__ABOUT THIS EXERCISE__:
Would you copy all lines in the data that contain the word "group"?

__LISTED ENTRIES__:
BEGIN

File: config.mk
export PLATFORM = sky130hd
export DESIGN_NAME = hazard_sequencer
export DESIGN_NICKNAME = d
export VERILOG_FILES = /design/src/rtl/hazard_sequencer.sv
export SDC_FILE = /design/constraint.sdc
export NUM_CORES = 1
export LEC_CHECK = 0
export ABC_CLOCK_PERIOD_IN_PS = 2600
export CORE_MARGIN = 2
export CORE_UTILIZATION = 32
export CTS_BUF_LIST = sky130_fd_sc_hd__clkbuf_4
export DETAILED_ROUTE_END_ITERATION = 10
export PLACE_DENSITY = 0.9
export SYNTH_ARGS = -nofsm -noshare
export SYNTH_HDL_FRONTEND = slang
export SYNTH_SLANG_ARGS = --single-unit
File: constraint.sdc
create_clock -name Clk -period 2.6 [get_ports Clk]
set_clock_uncertainty 0.1 [all_clocks]
set_input_delay 0.26 -clock Clk [delete_from_list [all_inputs] [get_ports Clk]]
set_output_delay 0.26 -clock Clk [all_outputs]
set_load 0.1 [all_outputs]
File: src/rtl/hazard_sequencer.sv
// hazard_sequencer: load-use / redirect / memory-busy hazard sequencer.
//
// It decides, each cycle, what the pipeline register controller must do, and
// reports that as a 2-bit code:
//   00 none
//   01 stall PC and IF_ID, insert a bubble into ID_EX
//   10 flush IF_ID
//   11 freeze PC through EX_MEM, no bubble
// hazType is combinational from the current inputs, the FSM state and the
// pending-flush flag. The controller samples it on the falling edge of Clk.
//
// Ports:
//   Clk, Rst_n          pipeline clock, asynchronous active-low reset
//   ID_EX_MemRead       instruction in EX is a load
//   ID_EX_Rt            load destination register
//   IF_ID_Rs, IF_ID_Rt  source registers of the instruction in ID
//   IF_ID_UsesRt        IF_ID_Rt is a true source operand
//   BranchTaken, Jump   redirect resolved or decoded this cycle
//   MemBusy             data memory not ready, the whole pipe freezes
//   hazType             hazard code (see above)
//   StallCnt, FlushCnt  saturating counts of 01/11 and 10 cycles
//
// Build option: define HAZ_PERF_CNT_EN to build the performance counters.
// Without it, StallCnt and FlushCnt are tied to zero and no counter
// registers exist.
//
// Reset release is expected to be synchronous to Clk; there is no internal
// synchronizer.

module hazard_sequencer #(
  parameter int unsigned CNT_W = 16
) (
  input  logic             Clk,
  input  logic             Rst_n,
  input  logic             ID_EX_MemRead,
  input  logic [4:0]       ID_EX_Rt,
  input  logic [4:0]       IF_ID_Rs,
  input  logic [4:0]       IF_ID_Rt,
  input  logic             IF_ID_UsesRt,
  input  logic             BranchTaken,
  input  logic             Jump,
  input  logic             MemBusy,
  output logic [1:0]       hazType,
  output logic [CNT_W-1:0] StallCnt,
  output logic [CNT_W-1:0] FlushCnt
);

  localparam logic [1:0] HazNone   = 2'b00;
  localparam logic [1:0] HazStall  = 2'b01;
  localparam logic [1:0] HazFlush  = 2'b10;
  localparam logic [1:0] HazFreeze = 2'b11;

  // 2'b11 is unused; it is decoded by the default branch and recovers to StRun.
  typedef enum logic [1:0] {
    StRun     = 2'b00,
    StLuStall = 2'b01,
    StMemWait = 2'b10
  } state_e;

  state_e     state_q, state_d;
  logic       pend_q, pend_d;
  logic [1:0] haz_raw;

  logic load_use;
  logic redirect;

  // Register zero is hardwired, so a load into r0 never creates a dependency.
  assign load_use = ID_EX_MemRead && (ID_EX_Rt != 5'd0) &&
                    ((ID_EX_Rt == IF_ID_Rs) || (IF_ID_UsesRt && (ID_EX_Rt == IF_ID_Rt)));
  assign redirect = BranchTaken || Jump;

  // Next-state and hazard code. Priority in every state:
  // MemBusy > pending flush > redirect > load-use.
  always_comb begin
    state_d = state_q;
    pend_d  = pend_q;
    haz_raw = HazNone;

    unique case (state_q)
      StRun, StMemWait: begin
        if (MemBusy) begin
          haz_raw = HazFreeze;
          state_d = StMemWait;
          // PEND is always clear in StRun, so this is PEND <= BJ there.
          pend_d  = pend_q || redirect;
        end else if (pend_q) begin
          // Deliver the redirect that arrived while the pipe was frozen.
          haz_raw = HazFlush;
          pend_d  = 1'b0;
          state_d = StRun;
        end else if (redirect) begin
          haz_raw = HazFlush;
          state_d = StRun;
        end else if (load_use) begin
          haz_raw = HazStall;
          state_d = StLuStall;
        end else begin
          haz_raw = HazNone;
          state_d = StRun;
        end
      end

      StLuStall: begin
        // ID_EX holds the bubble now, so a load-use match here is stale.
        if (MemBusy) begin
          haz_raw = HazFreeze;
          state_d = StMemWait;
          pend_d  = redirect;
        end else if (redirect) begin
          haz_raw = HazFlush;
          state_d = StRun;
        end else begin
          haz_raw = HazNone;
          state_d = StRun;
        end
      end

      default: begin
        haz_raw = HazNone;
        state_d = StRun;
        pend_d  = 1'b0;
      end
    endcase
  end

  always_ff @(posedge Clk or negedge Rst_n) begin
    if (!Rst_n) begin
      state_q <= StRun;
      pend_q  <= 1'b0;
    end else begin
      state_q <= state_d;
      pend_q  <= pend_d;
    end
  end

  // Reset overrides the code combinationally so the controller never sees a
  // stale hazard while Rst_n is low.
  assign hazType = Rst_n ? haz_raw : HazNone;

`ifdef HAZ_PERF_CNT_EN
  logic [CNT_W-1:0] stall_cnt_q, stall_cnt_d;
  logic [CNT_W-1:0] flush_cnt_q, flush_cnt_d;

  always_comb begin
    stall_cnt_d = stall_cnt_q;
    flush_cnt_d = flush_cnt_q;
    if (((hazType == HazStall) || (hazType == HazFreeze)) && (stall_cnt_q != '1)) begin
      stall_cnt_d = stall_cnt_q + CNT_W'(1);
    end
    if ((hazType == HazFlush) && (flush_cnt_q != '1)) begin
      flush_cnt_d = flush_cnt_q + CNT_W'(1);
    end
  end

  always_ff @(posedge Clk or negedge Rst_n) begin
    if (!Rst_n) begin
      stall_cnt_q <= '0;
      flush_cnt_q <= '0;
    end else begin
      stall_cnt_q <= stall_cnt_d;
      flush_cnt_q <= flush_cnt_d;
    end
  end

  assign StallCnt = stall_cnt_q;
  assign FlushCnt = flush_cnt_q;
`else
  assign StallCnt = '0;
  assign FlushCnt = '0;
`endif

endmodule

After elaboration in Yosys (flattened, before gate mapping)
Cells that the tools add are included.
{"block": "word_totals", "regBits": 3, "latchBits": 0, "ramBits": 0, "romBits": 0, "output_inout_bits": 34, "mem_count": 0}
{"block": "classes", "addsub": 0, "multipliers": 0, "n_div": 0, "n_lt_le_gt_ge": 0, "eq_ne": 5, "shift": 0, "n_mux": 16, "n_bitwise": 0, "n_reduce_logical": 9}
{"operator": "2-bit two-way mux", "n": 8}
{"operator": "5-bit equality test", "n": 2}
{"operator": "2-bit one-hot mux with 2 select lines", "n": 2}
{"operator": "1-bit two-way mux", "n": 5}
{"operator": "5-bit nonzero test", "n": 1}
{"operator": "1-bit logical AND", "n": 3}
{"operator": "1-bit logical OR", "n": 3}
{"operator": "2-bit by 1-bit equality test with 1-bit output, second input constant", "n": 1}
{"operator": "2-bit equality test, second input constant", "n": 1}
{"operator": "2-bit zero test", "n": 1}
{"operator": "2-bit != test, second input constant", "n": 1}
{"operator": "1-bit one-hot mux with 2 select lines", "n": 1}
{"operator": "2-bit OR reduction", "n": 1}

Logic depth before layout (Yosys ltp)
{"block": "depth", "word_depth": 10, "depth_mapped": 4, "mapped_depth_nobuf": 4}

Worst setup path before layout
Ideal clock, no wire load.
{"block": "synth_timing", "path_kind": "input-to-output", "from": "input ID_EX_Rt[3]", "to": "output hazType[0]", "arrival_ns": 2.631, "required_ns": 2.240, "slack_ns": -0.391, "cell_stages": 4, "n_path_buf": 0, "path_cell_list": "xor2_1 nor4_2 a32oi_1 o41ai_2"}
{"block": "synth_via", "elab_chain_len": 10, "elab_cells_between_ends": 13}
{"element": "start, declared", "line": "36", "source": "input logic [4:0] ID_EX_Rt,"}
{"element": "5-bit equality test", "line": "69", "source": "((ID_EX_Rt == IF_ID_Rs) || (IF_ID_UsesRt && (ID_EX_Rt == IF_ID_Rt)));"}
{"element": "1-bit logical AND", "line": "69"}
{"element": "1-bit logical OR", "line": "69"}
{"element": "1-bit logical AND (*)", "line": "68", "source": "assign load_use = ID_EX_MemRead && (ID_EX_Rt != 5'd0) &&"}
{"element": "1-bit two-way mux (*)", "line": "94", "source": "end else if (load_use) begin"}
{"element": "2-bit two-way mux (*)", "line": "91", "source": "end else if (redirect) begin"}
{"element": "2-bit two-way mux (*)", "line": "86", "source": "end else if (pend_q) begin"}
{"element": "2-bit two-way mux (*)", "line": "81", "source": "if (MemBusy) begin"}
{"element": "2-bit one-hot mux with 2 select lines (*)", "line": "79", "source": "unique case (state_q)"}
{"element": "2-bit two-way mux (*)", "line": "138", "source": "assign hazType = Rst_n ? haz_raw : HazNone;"}
{"element": "end, declared", "line": "43", "source": "output logic [1:0] hazType,"}
Mark *: on every way between the ends. The rest lies on a longest branch, timed or not.

Worst setup path in the final report
{"block": "layout_timing", "from": "input ID_EX_Rt[1]", "to": "output hazType[0]"}
Same word-level chain as after synthesis.

==> impl_metrics.env <==
export IMPL_status="finished, final reports clean"
export IMPL_clk_latency_ps=230
export IMPL_max_cap_violations=0
export IMPL_worstPathRequired_ps=2240
export IMPL_syn_cell_area_um2=546
export IMPL_synth_distinct_cells=20
export IMPL_area_growth_pct=34.4
export IMPL_io_pins=56
export IMPL_yosys_most_used_dff="dfrtp_1"
export IMPL_maxSlewViolCount=0
export IMPL_cp_max_fo=3
export IMPL_route_detailed_drc=0
export IMPL_core_um2=1560
export IMPL_detailed_place_area_um2=703
export IMPL_antenna_found_initial=0
export IMPL_initial_core_util_pct=35.0
export IMPL_die_y_um=45.3
export IMPL_seq_area_frac_synth_pct=13.8
export IMPL_r2r_slack_ps=1410
export IMPL_finalCriticalPeriod_ps=2370
export IMPL_fin_total_pwr_mw=0.431
export IMPL_die_area_um2=2050
export IMPL_ys_seq_elements=3
export IMPL_cts_tree="built"
export IMPL_post_drt_wl_per_cell_um=10.4
export IMPL_yosys_warnings=0
export IMPL_final_util_pct=47.0
export IMPL_worst_hold_slack_ps=128
export IMPL_antenna_cells=0
export IMPL_peakVddDrop_mv=0.300
export IMPL_drt_pre_antenna_iters=2
export IMPL_rows=14
export IMPL_avgSynthCellArea_um2=7.91
export IMPL_die_w_um=45.3
export IMPL_hp_class="primary input to async pin"
export IMPL_hold_viol=0
export IMPL_via_count=459
export IMPL_syn_inst=69
export IMPL_critPathMaxStageDelay_ps=480
export IMPL_clock_sinks=3
export IMPL_placed_cells=107
export IMPL_drt_initial_drc_count=1
export IMPL_async_flop_share_pct=100
export IMPL_grt_setup_unrepaired="false"
export IMPL_regToRegEndpoint="state_q[0]"
export IMPL_via_per_inst=4.14
export IMPL_portBuffers=23
export IMPL_wl_um=1150
export IMPL_grt_max_degree=6
export IMPL_setup_viol=0
export IMPL_cts_made_buffers=3
export IMPL_arrival_ps=2010
export IMPL_htree_num_levels=1
export IMPL_layout_drive_gt1_share_pct=9.47
export IMPL_root_buffer="clkbuf_4"
export IMPL_synth_edf_count=0
export IMPL_dp_slack_ps=221
export IMPL_final_setup_worst_slack_ps=232
export IMPL_final_cell_count_no_fill=111
export IMPL_crit_end="hazType[0]"
export IMPL_cpMaxStageDelayCell="clkdlybuf4s50_1"
export IMPL_crit_chain="clkdlybuf4s50_1 > xor2_1 > nor4_2 > a32oi_1 > o41ai_4 > buf_12"
export IMPL_ff2ff_path_depth=3
export IMPL_finalWeightedCongestion=0.741
export IMPL_critPathLaunch="ID_EX_Rt[1]"
export IMPL_first_global_vias=406
export IMPL_period_share_pct=91.1
export IMPL_dp_hpwl_um=1040
export IMPL_clockBufferDepth=2
export IMPL_start_kind="primary input"
export IMPL_clock_fmax_mhz=422
export IMPL_grt_ovfl_total=0
export IMPL_fin_area_um2=733
export IMPL_fin_setup_tns_ps=0
export IMPL_cp_end_kind="output port"
export IMPL_power_leakage_nw=0.350
export IMPL_antenna_left=0
export IMPL_grt_use_total_pct=11.1
export IMPL_ctsHoldBuffers=0
export IMPL_clk_pin_slew_ps=40
export IMPL_cts_setup_buffers=0
export IMPL_post_cts_resized=0
export IMPL_grt_first_pass_wirelength_um=1670
export IMPL_fin_nets=118
export IMPL_worstSetupPathType="primary input to output port"
export IMPL_p_per_area_nw_per_um2=587
export IMPL_r2r_start="pend_q"
final cells by class:
class	instances	area (um2)
fill	155	826
multi-input combinational	63	350
timing repair buffer	23	250
sequential	3	75.1
clock buffer	4	30.0
tap	16	20.0
inverter	2	7.51
report_power, final:
part	total (mW)	internal [mW]	switching, mW
registers	0.0504	0.0488	0.00157
logic	0.288	0.0473	0.240
clock network	0.0926	0.0679	0.0247
worst min-delay path by stage:
stage                             to  depth (start not counted)
after detailed placement  state_q[0]                          1
after floorplan               pend_q                          0
after global routing          pend_q                          1
final                         pend_q                          1
after CTS                     pend_q                          1
after global placement        pend_q                          1
worst max-delay path, delay by kind of cell:
kind	cells	cell delay (ps)
buf+inv	2	700
compound gates	2	590
simple gates	1	240
xor+xnor	1	210
cells in the mapped netlist (2+ instances only):
cell      n  area share [%]
nor2_1    4             2.8
nand2_1   2             1.4
inv_1     2             1.4
xor2_1    9              14
dfrtp_1   3              14
a21oi_1   2             1.8
buf_4    32              44
nor3_1    3             2.8
cell usage in the layout, fill, tap and decap left out:
| cell type | instances |
|---|---|
| nand3_1 | 1 |
| xor2_1 | 9 |
| clkbuf_4 | 4 |
| conb_1 | 32 |
| o21ai_0 | 1 |
| nor4_2 | 1 |
| o22ai_1 | 1 |
| a21boi_0 | 1 |
| nand2_1 | 2 |
| a32oi_1 | 1 |
| or4_2 | 1 |
| nor4_1 | 1 |
| buf_12 | 2 |
| dfrtp_1 | 3 |
| clkdlybuf4s50_1 | 21 |
| a21oi_1 | 2 |
| nor2_1 | 4 |
| xnor2_1 | 1 |
| o41ai_4 | 1 |
| inv_1 | 2 |
| nor3_1 | 3 |
| nand3b_1 | 1 |
state kept, by name, indices dropped and copies added (netlist names):
register,count
pend_q,1
state_q,2
routing by layer:
metal | part of all wire (%) | wire, um | global-route usage, %
met1 | 33 | 382 | 11.1
met2 | 59 | 675 | 22.6
met3 | 6.5 | 75 | 0.400
met4 | 1.4 | 16 | 5.29
met5 | 0 | 0 | 0
cell families after synthesis:
family | count (synthesis) | synth area share, %
buffers and inverters | 34 | 45.4
AND/OR/NAND/NOR | 14 | 14.2
XOR/XNOR | 10 | 16.1
AO/OA/AOI/OAI | 7 | 9.86
flip-flops | 3 | 13.8
other | 1 | 0.687
No activity file was read; power rests on OpenSTA's default activity.
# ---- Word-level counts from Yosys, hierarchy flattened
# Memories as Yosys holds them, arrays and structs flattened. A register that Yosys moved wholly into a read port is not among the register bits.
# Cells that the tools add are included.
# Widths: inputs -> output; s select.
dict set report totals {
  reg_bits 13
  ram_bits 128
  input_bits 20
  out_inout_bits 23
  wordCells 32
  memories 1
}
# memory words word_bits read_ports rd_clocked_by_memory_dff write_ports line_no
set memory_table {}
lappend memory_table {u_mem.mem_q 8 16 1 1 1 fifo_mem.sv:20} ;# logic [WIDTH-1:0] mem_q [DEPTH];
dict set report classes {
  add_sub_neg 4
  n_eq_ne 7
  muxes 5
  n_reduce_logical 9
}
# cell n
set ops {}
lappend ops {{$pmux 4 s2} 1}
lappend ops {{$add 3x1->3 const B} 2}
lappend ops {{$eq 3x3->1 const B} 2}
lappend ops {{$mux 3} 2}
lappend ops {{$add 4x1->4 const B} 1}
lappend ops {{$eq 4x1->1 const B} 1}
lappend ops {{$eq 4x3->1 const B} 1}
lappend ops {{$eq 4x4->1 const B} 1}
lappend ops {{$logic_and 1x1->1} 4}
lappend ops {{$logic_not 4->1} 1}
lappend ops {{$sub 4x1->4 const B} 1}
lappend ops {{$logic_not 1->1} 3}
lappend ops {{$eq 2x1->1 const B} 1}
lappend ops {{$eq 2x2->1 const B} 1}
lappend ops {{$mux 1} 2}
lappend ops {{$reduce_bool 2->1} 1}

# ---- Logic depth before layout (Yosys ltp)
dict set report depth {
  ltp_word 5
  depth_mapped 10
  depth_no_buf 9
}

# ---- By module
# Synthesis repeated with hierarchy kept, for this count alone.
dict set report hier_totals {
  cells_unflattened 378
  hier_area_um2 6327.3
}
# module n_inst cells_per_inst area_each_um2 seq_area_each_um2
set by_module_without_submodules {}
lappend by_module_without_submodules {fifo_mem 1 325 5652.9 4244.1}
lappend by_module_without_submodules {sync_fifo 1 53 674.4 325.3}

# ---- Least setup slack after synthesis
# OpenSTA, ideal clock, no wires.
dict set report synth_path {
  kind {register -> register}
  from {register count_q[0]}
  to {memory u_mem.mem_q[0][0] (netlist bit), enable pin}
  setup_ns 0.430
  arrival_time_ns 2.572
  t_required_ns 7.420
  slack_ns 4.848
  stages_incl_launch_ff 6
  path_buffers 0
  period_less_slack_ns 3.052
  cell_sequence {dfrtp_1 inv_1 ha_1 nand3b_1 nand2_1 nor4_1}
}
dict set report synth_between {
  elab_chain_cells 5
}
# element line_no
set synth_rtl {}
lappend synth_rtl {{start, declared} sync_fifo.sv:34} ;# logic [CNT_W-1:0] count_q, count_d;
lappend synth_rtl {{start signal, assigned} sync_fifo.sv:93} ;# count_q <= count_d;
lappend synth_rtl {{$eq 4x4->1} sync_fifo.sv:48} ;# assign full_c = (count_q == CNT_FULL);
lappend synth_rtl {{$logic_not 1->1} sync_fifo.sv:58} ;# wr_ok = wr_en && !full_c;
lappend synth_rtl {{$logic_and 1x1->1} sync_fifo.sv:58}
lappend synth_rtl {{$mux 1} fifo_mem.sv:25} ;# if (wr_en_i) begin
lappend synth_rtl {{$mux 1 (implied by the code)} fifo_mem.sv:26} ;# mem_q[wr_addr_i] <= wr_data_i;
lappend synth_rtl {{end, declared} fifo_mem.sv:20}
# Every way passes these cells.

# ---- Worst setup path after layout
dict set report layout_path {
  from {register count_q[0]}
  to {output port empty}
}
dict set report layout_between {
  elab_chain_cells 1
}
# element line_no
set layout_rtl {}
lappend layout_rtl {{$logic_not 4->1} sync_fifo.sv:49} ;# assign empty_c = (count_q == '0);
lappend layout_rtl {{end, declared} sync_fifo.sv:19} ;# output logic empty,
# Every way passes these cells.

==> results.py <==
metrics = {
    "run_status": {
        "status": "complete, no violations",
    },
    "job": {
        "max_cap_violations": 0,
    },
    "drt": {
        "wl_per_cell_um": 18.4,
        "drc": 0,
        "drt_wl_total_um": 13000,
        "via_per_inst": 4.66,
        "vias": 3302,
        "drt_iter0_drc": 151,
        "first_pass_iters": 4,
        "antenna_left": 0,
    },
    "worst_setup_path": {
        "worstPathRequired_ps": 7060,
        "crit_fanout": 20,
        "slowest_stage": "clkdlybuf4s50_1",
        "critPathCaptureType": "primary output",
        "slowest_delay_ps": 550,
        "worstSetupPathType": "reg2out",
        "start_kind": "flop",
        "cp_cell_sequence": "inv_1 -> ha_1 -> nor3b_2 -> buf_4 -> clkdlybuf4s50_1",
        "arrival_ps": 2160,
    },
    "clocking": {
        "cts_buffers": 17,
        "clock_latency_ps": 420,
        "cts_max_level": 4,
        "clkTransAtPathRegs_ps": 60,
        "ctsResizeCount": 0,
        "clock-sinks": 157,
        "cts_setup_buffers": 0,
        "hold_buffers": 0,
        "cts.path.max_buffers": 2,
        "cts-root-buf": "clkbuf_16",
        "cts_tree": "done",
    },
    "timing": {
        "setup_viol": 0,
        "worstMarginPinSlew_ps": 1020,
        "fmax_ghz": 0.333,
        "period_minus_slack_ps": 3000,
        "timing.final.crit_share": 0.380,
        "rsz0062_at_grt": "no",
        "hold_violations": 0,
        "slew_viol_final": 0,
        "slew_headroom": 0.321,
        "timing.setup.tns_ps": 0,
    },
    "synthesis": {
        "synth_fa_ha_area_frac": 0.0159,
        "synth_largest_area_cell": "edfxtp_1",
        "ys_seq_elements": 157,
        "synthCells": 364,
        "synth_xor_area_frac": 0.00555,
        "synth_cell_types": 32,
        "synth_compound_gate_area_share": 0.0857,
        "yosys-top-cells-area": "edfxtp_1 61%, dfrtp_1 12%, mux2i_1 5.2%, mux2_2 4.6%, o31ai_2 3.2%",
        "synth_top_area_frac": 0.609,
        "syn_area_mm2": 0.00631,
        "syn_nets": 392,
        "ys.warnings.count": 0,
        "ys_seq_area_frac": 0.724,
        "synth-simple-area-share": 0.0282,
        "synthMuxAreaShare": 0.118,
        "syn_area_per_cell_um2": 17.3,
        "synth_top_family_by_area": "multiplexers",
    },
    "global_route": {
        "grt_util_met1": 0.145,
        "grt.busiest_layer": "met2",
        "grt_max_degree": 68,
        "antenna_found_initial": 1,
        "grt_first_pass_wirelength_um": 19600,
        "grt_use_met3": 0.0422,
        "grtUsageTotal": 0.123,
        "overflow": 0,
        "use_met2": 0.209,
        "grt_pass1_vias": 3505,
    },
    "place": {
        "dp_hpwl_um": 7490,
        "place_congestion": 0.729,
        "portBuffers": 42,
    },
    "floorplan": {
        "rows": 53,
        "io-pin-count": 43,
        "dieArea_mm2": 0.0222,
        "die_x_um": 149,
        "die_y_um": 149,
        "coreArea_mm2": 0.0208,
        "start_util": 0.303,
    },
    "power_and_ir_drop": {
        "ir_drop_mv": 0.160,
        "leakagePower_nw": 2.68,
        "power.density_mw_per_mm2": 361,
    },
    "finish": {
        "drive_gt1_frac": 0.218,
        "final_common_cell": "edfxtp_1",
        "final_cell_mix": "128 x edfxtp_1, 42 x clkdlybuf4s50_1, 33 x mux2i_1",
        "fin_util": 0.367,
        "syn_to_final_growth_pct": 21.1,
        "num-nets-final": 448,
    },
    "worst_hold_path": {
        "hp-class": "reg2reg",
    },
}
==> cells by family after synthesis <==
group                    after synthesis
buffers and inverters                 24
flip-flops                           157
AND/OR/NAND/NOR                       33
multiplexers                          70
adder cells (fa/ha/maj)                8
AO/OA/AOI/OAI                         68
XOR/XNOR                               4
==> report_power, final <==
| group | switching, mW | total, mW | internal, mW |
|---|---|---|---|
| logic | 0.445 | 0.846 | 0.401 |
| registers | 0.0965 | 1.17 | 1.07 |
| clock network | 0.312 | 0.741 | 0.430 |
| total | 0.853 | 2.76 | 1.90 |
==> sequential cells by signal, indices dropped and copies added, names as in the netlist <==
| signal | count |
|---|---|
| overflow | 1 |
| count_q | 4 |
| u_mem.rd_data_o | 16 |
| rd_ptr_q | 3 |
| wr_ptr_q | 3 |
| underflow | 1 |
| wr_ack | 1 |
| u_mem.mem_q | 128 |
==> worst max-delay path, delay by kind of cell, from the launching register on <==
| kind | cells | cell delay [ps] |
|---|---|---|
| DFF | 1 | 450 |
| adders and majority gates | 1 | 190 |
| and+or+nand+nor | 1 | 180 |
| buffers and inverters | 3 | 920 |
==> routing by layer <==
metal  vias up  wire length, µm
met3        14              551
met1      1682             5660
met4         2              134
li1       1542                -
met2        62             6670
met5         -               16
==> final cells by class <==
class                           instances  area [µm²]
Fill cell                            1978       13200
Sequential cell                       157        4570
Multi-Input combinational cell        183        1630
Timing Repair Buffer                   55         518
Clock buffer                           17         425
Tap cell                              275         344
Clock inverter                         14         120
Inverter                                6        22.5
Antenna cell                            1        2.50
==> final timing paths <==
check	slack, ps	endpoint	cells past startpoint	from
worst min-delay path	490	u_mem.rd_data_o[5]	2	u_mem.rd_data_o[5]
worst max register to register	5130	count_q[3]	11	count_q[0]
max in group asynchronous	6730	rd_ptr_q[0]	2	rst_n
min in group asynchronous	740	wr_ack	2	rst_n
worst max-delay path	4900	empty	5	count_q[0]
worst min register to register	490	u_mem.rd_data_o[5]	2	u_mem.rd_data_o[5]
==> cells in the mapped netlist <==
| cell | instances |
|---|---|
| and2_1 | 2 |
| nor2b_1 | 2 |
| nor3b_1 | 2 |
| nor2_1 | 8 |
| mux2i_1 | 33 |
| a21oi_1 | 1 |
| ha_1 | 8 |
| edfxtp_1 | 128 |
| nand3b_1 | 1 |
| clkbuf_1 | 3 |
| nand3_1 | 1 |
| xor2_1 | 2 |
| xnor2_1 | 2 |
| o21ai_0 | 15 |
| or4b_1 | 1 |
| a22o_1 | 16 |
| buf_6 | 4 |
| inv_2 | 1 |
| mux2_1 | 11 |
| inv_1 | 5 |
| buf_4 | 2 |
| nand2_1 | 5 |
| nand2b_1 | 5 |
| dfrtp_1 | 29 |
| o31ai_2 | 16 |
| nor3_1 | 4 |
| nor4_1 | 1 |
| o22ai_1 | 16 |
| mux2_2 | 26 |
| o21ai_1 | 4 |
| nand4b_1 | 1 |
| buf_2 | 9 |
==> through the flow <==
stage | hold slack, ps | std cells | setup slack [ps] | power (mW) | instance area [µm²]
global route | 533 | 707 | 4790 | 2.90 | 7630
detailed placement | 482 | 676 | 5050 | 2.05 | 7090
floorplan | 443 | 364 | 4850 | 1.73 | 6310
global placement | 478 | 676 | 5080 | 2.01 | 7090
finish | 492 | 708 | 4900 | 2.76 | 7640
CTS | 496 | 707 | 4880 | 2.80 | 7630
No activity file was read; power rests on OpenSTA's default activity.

END

__PROBLEM SOLUTION__:
group                    after synthesis
| group | switching, mW | total, mW | internal, mW |
max in group asynchronous	6730	rd_ptr_q[0]	2	rst_n
min in group asynchronous	740	wr_ack	2	rst_n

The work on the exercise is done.